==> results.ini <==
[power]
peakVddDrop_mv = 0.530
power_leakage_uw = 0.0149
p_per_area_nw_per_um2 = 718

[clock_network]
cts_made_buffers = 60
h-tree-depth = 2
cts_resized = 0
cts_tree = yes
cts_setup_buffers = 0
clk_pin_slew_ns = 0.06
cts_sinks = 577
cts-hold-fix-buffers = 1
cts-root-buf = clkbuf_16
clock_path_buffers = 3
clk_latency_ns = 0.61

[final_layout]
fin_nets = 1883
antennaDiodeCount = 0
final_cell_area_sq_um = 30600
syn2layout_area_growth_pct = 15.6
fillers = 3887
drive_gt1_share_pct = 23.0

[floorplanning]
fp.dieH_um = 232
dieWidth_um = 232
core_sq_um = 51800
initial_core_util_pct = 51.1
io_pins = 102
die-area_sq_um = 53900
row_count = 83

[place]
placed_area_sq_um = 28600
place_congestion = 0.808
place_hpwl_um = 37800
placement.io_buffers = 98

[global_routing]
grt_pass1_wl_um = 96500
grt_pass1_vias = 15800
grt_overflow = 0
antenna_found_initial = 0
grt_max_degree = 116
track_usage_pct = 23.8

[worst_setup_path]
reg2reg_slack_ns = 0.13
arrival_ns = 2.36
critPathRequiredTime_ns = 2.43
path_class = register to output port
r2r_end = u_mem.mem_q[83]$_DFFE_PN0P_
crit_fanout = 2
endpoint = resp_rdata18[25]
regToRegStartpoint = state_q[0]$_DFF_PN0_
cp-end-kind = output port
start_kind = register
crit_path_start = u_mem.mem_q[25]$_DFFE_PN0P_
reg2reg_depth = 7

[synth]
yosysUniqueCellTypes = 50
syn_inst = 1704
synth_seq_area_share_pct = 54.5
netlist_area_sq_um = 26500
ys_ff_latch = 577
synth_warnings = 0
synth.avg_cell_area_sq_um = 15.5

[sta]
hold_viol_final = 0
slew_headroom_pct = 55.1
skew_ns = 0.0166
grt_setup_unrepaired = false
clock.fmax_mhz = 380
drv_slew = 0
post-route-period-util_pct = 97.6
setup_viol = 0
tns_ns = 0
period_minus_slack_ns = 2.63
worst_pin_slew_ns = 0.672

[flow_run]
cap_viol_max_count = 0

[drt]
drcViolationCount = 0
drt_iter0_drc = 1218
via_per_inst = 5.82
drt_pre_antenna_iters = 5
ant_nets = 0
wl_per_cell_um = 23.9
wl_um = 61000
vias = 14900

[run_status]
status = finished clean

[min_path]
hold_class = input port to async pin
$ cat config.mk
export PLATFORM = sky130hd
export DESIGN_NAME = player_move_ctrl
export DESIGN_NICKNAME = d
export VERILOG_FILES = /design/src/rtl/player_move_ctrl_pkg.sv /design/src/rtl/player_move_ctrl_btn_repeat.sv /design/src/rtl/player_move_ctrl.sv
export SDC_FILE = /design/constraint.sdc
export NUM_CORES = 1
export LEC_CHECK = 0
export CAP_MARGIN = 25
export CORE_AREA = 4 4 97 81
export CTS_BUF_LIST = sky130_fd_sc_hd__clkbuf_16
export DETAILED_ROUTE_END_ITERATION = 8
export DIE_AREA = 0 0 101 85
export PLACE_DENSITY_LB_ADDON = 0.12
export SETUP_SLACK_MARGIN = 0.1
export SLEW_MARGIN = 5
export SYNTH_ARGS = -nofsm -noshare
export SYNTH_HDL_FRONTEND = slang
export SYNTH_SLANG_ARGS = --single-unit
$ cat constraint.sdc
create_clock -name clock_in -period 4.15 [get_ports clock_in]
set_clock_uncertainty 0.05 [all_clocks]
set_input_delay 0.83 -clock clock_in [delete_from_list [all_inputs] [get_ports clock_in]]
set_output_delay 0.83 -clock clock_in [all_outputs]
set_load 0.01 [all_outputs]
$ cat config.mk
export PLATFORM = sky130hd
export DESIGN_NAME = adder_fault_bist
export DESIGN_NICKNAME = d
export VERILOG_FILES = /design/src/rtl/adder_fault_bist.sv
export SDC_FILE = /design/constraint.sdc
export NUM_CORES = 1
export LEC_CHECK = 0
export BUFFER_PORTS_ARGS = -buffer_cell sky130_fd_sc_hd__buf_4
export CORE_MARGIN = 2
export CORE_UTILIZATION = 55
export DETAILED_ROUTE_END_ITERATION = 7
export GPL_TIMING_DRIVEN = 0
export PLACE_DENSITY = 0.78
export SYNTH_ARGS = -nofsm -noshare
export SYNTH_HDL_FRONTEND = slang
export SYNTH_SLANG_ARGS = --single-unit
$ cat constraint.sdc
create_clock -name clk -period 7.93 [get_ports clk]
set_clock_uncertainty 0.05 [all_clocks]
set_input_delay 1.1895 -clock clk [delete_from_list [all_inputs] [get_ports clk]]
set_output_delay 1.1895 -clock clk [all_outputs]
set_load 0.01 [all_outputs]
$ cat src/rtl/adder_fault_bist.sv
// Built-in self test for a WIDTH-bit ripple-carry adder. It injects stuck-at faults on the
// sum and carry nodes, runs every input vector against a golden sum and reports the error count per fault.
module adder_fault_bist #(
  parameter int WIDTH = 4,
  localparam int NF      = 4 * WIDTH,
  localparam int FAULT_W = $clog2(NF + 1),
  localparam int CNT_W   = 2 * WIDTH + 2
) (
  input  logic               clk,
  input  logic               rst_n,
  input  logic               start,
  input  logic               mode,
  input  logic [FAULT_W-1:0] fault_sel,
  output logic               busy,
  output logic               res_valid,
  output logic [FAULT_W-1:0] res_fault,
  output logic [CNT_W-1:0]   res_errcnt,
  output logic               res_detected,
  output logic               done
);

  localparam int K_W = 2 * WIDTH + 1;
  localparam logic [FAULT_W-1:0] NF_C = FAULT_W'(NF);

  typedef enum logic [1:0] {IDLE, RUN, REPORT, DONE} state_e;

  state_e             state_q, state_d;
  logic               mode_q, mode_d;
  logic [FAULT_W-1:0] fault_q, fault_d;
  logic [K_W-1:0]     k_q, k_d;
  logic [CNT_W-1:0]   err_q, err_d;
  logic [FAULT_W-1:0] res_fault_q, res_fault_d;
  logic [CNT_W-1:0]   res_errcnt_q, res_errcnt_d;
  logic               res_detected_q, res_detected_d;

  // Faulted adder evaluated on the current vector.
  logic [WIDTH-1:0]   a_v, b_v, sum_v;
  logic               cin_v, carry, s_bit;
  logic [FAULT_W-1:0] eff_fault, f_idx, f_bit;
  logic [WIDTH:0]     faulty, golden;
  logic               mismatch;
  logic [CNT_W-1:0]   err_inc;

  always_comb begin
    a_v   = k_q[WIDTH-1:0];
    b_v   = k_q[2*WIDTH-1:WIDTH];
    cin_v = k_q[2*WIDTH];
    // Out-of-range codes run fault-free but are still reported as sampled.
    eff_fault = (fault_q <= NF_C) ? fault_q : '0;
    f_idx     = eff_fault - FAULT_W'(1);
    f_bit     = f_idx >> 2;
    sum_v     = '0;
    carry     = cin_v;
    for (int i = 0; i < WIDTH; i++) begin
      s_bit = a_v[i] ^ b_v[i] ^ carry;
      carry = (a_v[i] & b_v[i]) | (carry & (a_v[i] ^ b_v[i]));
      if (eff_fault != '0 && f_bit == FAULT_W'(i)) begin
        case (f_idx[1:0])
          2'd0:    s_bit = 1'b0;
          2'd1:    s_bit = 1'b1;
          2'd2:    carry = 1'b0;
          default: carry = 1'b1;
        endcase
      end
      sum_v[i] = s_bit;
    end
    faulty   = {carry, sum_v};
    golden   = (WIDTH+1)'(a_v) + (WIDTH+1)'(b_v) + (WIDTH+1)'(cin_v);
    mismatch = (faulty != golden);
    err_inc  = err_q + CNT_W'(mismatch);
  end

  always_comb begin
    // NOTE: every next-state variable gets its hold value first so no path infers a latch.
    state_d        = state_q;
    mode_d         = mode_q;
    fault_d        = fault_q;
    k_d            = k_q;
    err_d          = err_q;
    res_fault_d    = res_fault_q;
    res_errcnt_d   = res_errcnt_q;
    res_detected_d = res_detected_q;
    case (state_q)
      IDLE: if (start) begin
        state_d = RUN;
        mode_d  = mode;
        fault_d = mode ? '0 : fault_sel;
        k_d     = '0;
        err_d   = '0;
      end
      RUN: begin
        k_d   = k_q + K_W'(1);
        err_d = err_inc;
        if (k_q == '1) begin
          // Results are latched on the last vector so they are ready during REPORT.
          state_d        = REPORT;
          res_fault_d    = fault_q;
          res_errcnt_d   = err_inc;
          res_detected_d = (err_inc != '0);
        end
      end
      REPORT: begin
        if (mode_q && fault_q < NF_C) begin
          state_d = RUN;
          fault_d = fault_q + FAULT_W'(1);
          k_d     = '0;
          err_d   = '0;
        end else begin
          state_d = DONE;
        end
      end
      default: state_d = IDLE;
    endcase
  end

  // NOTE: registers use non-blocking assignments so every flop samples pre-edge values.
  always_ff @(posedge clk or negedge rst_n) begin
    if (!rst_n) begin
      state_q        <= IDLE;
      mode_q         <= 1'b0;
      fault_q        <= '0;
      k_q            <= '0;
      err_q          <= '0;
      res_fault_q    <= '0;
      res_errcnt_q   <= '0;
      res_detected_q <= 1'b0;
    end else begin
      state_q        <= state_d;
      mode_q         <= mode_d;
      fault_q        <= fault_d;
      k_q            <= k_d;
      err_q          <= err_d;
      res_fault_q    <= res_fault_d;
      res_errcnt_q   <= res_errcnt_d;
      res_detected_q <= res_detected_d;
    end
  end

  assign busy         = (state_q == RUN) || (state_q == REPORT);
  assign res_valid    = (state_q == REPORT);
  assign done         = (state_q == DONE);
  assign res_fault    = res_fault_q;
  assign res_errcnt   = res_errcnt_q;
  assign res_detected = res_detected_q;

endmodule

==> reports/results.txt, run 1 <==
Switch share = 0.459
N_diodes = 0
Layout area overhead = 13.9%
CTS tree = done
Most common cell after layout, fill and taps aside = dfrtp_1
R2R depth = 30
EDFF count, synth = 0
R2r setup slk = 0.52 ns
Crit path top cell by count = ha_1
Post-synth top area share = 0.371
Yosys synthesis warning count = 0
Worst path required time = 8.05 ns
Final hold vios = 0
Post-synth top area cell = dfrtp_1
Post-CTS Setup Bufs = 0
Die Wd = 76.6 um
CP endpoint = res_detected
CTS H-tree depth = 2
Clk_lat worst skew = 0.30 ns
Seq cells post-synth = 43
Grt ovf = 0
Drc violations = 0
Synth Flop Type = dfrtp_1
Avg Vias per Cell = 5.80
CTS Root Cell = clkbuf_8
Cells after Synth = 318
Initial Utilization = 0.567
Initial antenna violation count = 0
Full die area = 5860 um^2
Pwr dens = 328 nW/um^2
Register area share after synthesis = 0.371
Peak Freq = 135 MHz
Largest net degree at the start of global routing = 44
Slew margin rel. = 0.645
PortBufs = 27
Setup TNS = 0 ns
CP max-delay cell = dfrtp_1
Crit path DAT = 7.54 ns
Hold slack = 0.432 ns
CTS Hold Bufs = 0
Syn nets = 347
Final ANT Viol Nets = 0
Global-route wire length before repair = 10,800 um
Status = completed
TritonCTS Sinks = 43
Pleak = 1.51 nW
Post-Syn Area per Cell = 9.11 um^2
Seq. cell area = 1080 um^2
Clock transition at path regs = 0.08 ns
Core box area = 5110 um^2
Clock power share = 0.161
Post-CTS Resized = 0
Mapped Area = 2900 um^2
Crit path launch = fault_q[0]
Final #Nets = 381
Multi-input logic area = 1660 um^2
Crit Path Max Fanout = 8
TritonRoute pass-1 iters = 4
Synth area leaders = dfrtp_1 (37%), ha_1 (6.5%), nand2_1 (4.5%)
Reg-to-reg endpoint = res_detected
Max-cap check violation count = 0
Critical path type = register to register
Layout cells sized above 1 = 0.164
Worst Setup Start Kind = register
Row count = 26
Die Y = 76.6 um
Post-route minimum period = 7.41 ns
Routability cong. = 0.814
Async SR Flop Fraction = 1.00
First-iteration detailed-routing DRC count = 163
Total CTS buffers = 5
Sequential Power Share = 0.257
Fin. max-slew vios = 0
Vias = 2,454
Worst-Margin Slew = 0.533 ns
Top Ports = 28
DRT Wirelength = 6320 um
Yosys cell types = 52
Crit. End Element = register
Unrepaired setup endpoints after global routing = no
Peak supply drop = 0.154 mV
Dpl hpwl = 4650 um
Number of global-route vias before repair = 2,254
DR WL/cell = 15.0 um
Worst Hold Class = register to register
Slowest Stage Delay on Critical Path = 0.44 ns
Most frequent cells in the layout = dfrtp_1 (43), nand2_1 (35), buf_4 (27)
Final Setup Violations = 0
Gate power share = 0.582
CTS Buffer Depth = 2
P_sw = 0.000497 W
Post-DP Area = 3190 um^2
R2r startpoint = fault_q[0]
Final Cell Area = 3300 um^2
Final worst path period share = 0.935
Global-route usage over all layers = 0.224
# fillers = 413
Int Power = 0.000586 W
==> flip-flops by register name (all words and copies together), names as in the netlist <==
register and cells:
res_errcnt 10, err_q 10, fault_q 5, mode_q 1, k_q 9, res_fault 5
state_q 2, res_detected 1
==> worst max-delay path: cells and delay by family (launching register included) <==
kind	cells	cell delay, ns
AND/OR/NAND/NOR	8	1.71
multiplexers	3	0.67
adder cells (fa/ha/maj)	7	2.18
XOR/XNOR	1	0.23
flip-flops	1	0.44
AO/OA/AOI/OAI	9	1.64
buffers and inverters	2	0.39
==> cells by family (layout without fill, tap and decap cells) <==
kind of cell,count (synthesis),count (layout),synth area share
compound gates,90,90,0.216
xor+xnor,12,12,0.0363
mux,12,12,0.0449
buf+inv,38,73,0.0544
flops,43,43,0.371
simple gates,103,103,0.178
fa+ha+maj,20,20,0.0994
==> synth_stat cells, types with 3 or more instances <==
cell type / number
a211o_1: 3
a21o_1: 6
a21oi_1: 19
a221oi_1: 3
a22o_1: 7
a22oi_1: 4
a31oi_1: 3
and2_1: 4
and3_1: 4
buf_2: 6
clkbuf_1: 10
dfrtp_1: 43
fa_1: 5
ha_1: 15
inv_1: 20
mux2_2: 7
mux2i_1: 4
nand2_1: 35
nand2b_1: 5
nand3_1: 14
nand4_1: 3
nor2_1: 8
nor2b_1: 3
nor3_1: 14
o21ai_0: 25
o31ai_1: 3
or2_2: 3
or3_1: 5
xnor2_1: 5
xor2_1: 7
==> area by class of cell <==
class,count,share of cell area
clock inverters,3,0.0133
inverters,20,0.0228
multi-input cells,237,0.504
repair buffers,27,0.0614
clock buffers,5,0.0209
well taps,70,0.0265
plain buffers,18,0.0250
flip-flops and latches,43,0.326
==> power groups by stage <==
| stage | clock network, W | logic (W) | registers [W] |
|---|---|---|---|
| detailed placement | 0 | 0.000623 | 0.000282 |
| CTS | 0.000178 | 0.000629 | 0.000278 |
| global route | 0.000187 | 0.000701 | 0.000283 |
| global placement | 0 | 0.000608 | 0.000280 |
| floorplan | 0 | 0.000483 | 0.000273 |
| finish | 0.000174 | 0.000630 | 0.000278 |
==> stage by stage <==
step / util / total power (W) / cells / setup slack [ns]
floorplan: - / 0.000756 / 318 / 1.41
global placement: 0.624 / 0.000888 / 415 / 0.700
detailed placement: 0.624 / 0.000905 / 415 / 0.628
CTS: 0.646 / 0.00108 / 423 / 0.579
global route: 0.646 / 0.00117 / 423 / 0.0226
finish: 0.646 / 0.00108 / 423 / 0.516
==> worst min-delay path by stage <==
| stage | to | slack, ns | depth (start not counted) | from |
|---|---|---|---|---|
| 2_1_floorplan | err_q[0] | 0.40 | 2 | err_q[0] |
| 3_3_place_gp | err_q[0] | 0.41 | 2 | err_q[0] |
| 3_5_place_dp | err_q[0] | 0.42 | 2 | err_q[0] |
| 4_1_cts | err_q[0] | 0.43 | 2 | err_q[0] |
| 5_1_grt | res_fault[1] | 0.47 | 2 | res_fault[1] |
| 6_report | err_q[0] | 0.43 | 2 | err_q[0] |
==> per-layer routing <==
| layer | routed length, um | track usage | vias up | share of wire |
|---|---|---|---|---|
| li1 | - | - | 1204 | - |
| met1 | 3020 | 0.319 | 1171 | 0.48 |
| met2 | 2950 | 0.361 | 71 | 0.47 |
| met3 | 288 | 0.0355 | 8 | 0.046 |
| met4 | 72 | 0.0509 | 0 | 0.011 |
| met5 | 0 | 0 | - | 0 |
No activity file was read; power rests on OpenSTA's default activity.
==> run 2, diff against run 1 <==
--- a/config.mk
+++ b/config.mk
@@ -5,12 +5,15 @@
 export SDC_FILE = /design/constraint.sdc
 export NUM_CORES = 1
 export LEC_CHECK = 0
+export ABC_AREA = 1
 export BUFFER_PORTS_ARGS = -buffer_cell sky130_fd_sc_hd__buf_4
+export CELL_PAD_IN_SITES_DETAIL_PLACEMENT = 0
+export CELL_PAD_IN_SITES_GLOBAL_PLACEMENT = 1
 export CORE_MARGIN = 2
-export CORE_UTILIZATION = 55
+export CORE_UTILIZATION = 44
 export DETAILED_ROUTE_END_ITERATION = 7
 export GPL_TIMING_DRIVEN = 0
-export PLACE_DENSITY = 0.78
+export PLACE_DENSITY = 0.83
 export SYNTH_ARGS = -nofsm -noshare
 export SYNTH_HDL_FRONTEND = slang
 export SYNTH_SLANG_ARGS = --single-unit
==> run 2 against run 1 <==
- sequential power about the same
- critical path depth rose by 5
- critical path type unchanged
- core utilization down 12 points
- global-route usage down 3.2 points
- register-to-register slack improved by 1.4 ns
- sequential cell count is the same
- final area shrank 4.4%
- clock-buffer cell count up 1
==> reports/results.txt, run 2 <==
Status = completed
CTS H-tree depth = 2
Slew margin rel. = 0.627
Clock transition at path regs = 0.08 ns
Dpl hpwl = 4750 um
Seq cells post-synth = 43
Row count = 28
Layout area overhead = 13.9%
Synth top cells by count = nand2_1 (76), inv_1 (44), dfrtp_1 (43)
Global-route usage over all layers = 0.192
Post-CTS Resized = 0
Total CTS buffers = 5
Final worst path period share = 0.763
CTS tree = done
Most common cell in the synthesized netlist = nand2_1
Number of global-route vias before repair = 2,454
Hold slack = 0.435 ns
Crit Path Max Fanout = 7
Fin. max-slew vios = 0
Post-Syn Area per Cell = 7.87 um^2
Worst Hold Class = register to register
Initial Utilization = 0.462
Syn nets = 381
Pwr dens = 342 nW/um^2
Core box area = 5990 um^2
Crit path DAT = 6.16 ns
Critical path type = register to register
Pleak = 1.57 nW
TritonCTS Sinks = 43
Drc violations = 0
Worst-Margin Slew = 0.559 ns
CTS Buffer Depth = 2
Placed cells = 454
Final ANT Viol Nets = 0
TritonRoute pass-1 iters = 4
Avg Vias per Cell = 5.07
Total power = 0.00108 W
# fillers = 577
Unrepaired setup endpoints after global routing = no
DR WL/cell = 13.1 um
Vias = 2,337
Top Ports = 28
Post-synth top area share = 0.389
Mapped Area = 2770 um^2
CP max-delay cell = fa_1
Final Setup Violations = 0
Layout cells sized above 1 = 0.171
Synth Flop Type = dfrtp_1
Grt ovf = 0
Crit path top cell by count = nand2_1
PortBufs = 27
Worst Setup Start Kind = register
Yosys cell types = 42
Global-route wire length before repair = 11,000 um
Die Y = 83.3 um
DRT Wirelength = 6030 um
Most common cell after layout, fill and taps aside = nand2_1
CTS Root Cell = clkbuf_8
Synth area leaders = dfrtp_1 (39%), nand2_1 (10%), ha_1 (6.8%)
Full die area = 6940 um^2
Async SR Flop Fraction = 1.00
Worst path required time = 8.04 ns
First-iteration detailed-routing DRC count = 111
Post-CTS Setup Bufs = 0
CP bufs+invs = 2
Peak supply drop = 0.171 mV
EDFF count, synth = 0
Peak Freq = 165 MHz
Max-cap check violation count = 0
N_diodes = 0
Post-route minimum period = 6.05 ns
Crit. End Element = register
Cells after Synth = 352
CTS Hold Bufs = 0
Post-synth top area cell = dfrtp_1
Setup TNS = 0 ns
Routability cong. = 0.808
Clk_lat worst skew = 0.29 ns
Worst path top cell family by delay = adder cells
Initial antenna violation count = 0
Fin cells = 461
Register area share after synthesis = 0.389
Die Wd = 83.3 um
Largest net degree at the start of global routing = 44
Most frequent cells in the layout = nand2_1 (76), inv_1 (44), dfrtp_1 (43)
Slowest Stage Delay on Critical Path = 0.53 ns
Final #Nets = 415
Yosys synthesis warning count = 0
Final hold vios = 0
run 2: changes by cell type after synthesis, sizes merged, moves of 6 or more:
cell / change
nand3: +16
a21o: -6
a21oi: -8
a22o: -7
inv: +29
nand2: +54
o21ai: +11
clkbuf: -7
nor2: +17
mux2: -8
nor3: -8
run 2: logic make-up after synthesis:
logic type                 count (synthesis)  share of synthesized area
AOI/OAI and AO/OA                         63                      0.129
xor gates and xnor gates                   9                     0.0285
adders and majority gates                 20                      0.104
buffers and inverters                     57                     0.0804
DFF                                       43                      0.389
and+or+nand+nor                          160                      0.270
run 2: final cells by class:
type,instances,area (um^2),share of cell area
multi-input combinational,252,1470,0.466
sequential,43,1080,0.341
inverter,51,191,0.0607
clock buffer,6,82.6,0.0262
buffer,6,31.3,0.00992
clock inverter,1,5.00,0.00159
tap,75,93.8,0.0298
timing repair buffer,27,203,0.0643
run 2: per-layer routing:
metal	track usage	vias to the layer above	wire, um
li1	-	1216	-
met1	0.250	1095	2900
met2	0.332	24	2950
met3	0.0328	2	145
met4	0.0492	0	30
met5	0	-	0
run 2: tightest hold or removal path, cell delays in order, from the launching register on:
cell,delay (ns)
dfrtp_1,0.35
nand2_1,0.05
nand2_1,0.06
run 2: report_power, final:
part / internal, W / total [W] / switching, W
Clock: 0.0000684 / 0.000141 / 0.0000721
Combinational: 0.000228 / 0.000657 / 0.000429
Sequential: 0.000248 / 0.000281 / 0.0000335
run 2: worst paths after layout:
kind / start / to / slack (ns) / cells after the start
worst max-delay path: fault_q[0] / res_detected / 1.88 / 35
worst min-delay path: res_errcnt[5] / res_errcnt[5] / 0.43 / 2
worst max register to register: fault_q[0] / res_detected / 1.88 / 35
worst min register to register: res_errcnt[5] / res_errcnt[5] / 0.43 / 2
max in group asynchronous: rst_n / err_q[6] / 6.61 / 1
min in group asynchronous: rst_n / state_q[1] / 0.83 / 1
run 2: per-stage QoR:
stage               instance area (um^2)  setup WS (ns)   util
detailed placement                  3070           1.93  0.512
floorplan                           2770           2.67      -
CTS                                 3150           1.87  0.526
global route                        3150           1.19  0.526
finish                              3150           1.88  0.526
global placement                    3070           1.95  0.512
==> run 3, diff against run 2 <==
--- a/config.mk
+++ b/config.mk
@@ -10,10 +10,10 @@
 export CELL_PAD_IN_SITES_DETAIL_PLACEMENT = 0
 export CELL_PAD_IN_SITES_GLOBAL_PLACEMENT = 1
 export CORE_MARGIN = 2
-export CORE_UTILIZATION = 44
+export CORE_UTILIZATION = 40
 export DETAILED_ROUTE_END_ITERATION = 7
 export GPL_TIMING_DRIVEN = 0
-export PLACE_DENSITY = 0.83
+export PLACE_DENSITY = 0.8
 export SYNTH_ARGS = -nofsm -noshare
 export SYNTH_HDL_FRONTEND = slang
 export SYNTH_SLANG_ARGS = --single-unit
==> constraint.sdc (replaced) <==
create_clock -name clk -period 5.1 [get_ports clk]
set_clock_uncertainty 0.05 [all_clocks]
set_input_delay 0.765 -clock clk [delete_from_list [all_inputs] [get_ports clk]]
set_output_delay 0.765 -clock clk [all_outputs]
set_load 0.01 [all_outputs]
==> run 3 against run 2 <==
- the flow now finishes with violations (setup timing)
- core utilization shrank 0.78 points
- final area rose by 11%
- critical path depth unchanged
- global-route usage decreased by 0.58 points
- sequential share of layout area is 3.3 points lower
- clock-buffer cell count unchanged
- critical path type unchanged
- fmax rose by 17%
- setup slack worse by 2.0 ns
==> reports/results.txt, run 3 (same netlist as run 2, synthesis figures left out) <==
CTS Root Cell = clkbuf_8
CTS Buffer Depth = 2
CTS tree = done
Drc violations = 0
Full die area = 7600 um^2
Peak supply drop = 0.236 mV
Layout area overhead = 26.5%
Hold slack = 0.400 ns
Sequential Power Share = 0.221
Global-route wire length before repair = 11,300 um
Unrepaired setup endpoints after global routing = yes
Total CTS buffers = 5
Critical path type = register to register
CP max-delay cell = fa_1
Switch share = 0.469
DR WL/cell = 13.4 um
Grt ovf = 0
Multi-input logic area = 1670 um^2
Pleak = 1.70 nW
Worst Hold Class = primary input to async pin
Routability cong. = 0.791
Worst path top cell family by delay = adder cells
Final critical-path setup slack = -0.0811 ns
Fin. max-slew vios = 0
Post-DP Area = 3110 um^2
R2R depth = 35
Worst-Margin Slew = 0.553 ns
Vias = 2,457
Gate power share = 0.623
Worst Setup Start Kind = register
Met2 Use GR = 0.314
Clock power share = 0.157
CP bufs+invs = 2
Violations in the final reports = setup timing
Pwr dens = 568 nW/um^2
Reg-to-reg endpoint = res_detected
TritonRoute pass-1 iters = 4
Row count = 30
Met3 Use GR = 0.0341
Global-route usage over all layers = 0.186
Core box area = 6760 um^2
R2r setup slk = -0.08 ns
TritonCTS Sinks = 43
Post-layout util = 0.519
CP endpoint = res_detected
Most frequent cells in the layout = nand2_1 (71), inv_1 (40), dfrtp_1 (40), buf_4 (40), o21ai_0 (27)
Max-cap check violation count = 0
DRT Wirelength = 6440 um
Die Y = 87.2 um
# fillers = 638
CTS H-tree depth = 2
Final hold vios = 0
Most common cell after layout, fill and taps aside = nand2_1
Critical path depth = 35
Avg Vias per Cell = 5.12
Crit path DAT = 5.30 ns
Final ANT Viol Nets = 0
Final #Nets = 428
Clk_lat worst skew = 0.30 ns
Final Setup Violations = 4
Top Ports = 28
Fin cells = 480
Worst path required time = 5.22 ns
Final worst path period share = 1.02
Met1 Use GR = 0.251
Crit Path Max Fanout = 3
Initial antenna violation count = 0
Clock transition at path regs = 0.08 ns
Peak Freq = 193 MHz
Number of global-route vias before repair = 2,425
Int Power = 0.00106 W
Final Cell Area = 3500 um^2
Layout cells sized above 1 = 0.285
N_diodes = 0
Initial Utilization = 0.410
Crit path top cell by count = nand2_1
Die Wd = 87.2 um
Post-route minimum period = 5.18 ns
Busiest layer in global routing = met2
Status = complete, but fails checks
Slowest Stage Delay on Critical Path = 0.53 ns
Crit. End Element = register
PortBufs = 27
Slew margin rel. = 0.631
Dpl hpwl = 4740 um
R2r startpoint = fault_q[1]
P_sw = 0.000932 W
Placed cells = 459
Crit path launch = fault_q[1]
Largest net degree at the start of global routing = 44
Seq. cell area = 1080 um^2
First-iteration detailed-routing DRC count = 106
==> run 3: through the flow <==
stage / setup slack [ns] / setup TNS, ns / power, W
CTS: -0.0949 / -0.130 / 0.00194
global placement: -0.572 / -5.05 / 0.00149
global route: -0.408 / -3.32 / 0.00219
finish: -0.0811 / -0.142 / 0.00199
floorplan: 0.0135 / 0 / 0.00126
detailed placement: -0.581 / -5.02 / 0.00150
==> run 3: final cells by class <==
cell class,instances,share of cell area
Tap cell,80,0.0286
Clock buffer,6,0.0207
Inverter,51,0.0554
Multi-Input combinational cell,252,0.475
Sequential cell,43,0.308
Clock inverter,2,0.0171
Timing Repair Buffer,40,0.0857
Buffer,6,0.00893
• • • •
ASSIGNMENT ▸
Could you repeat exactly the lines above from the line with "2 | res_fault[1] |" up to and including the line with "li1 | - | - | 1204", and only those?

EXERCISE SOLUTION ▸
| 5_1_grt | res_fault[1] | 0.47 | 2 | res_fault[1] |
| 6_report | err_q[0] | 0.43 | 2 | err_q[0] |
==> per-layer routing <==
| layer | routed length, um | track usage | vias up | share of wire |
|---|---|---|---|---|
| li1 | - | - | 1204 | - |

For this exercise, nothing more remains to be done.